Step 2: Take 2.0 ML of Water Sample

  • Check and make sure the water sample is clear. If not, use a centrifuge to sediment suspended solids first, and take only the clear liquid as sample.

  • Use the volume markers on the pipette to transfer (as accurate as you can) 2.0 mL of water sample to the test tube.
  • Double-check the volume of the water sample with markings on the test tube.

Step 3: Add 4 Drops of Reagent #1 (from Nitrate Kit)

  • Hold the bottle such that it's pointing straight down to ensure consistency on the size of droplets.
  • Carefully add 4 drops. Only squeeze the bottle lightly to let the droplets come out slowly (again to ensure consistency on the size of droplets).
  • Reagent #1 as marked on the bottle. The reagent should be yellow in color.
  • Shaking the bottle for 30 seconds before adding the reagent may help improve the consistency of the test results.

Step 4: Shake for 1 Minute to Mix

  • Make sure reagent #1 is evenly mixed with the water sample.
  • After mixing with reagent #1, the sample should turn yellow and stay that color until reagent #2 is added. However, it has been observed that some water samples may turn back to clear after a few seconds. In those cases, the nitrate test does not work

Step 5: Shake Reagent #2 for 1 Minute

  • The active component of reagent #2 may sediment. Therefore, it is crucial to ensure the evenness of the reagent before adding to the sample.
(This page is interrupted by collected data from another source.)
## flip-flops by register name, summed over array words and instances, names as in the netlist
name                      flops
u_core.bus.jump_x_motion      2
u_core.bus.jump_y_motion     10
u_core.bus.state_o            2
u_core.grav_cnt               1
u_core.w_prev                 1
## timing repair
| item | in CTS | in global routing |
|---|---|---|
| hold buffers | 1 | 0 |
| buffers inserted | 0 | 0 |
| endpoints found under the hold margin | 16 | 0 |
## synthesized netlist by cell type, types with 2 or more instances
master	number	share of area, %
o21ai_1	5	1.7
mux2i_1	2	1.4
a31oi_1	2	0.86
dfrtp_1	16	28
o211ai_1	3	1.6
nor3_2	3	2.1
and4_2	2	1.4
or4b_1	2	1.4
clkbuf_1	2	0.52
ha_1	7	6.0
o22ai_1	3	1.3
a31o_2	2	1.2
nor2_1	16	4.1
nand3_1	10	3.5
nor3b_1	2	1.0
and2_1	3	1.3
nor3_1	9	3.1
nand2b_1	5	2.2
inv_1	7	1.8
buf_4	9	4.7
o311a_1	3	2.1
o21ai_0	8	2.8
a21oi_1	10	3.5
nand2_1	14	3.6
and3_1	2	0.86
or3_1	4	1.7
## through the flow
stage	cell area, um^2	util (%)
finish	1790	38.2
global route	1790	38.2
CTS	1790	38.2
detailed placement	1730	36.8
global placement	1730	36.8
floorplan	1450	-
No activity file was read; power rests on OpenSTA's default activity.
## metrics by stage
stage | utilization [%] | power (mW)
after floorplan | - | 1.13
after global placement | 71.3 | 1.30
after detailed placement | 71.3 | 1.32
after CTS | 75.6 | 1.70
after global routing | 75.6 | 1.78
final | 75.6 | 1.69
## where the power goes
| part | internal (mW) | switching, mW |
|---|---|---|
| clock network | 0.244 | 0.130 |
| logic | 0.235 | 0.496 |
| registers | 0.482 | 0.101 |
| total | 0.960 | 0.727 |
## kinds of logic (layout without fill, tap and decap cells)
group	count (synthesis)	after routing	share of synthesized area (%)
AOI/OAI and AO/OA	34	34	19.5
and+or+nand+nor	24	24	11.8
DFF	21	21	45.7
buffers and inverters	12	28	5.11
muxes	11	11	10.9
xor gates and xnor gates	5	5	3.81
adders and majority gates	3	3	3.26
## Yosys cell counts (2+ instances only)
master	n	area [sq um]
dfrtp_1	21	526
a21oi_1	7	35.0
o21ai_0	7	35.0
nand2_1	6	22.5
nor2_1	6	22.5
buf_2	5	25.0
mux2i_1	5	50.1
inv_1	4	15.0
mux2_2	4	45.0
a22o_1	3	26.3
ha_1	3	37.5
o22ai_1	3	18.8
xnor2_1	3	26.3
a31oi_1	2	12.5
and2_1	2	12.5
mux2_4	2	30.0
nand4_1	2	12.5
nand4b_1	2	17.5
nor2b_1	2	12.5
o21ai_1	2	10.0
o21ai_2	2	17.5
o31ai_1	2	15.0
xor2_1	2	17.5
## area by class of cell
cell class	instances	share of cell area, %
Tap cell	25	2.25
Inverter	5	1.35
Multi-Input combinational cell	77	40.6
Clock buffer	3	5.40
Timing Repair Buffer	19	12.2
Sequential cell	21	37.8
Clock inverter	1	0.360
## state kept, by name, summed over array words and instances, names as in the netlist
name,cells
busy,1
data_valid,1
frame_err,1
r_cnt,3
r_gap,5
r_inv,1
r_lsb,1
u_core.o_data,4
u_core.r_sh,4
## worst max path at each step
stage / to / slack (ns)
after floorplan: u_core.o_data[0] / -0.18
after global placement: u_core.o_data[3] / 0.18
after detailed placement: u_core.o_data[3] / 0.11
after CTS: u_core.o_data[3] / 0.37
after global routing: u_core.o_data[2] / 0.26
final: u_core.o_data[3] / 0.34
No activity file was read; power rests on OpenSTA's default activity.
Step 6: Add 4 Drops of Reagent #2 (from Nitrate Kit)

  • Hold the bottle such that it's pointing straight down to ensure consistency on the size of droplets.
  • Carefully add 4 drops. Only squeeze the bottle lightly to let the droplets come out slowly (again to ensure consistency on the size of droplets).
  • Reagent #2 as marked on the bottle. The reagent should be clear.

Step 7: Shake for 1 Minute to Mix

  • After mixing with reagent #2, the sample may stay yellow the nitrate concentration is low, or it may turn orange or red (the higher the nitrate concentration, the more red it will turn).

Step 8: Wait 5 Minutes

  • Timing should start right after adding reagent #2 (i.e., the 5 minutes include 1 minute of shaking as mentioned in the previous step).

Step 9: Transfer Sample to a Cuvette

  • This step may take up to 1 minute.

Step 10: Put Cuvettes of Sample and Clear Water Into EOS1

  • Place the EOS1 such that the side with the LED faces towards you. Then place the reference cuvette (with clear water) into the left-hand-side slot, and the sample cuvette (with colored sample) into the right-hand-side slot. This is important for image analysis.

Step 11: Close the Cover and Turn on the LED

  • After this step, if you look closely into the hole on the top plate of EOS1, you should see two spectra (i.e., rainbows) such as shown in the picture.

Step 12: Take a Picture of the Spectra With Smartphone

  • Place your smartphone on top of EOS1. Align the phone camera with the hole on the top plate.
  • After the two spectra can be seen in the camera viewer, adjust the phone so that the two spectra align with the vertical axis of the picture (which should be a portrait image). Misalignment can cause measurement inaccuracy.

Step 13: Analyze the Picture With Our Python Code

  • Go to our Github page to find the Python code for image analysis, or use our Android app (coming soon).
  • If this is the first time you are doing this image analysis, please read this IPython (Jupyter) Notebook. It explains how the image analysis code works.
  • Assume you already have the "ImgAna_minimum.py" or "ImgAna_aligncheck.py" script (download from here: https://github.com/jianshengfeng/EOS1), you can either run it as a Python script (i.e., "python ImgAna_minimum.py"), or use it as a Python module (i.e., "import ImgAna_minimum") and get access to the EOS1_Img class.
  • If you run it as a Python script, you will first be asked to perform/update calibration (recommended). If you do a calibration, a calibration plot will be generated for your reference, also a calibration record "nitrate_calibration.csv" will be generated (overwritten if already exists).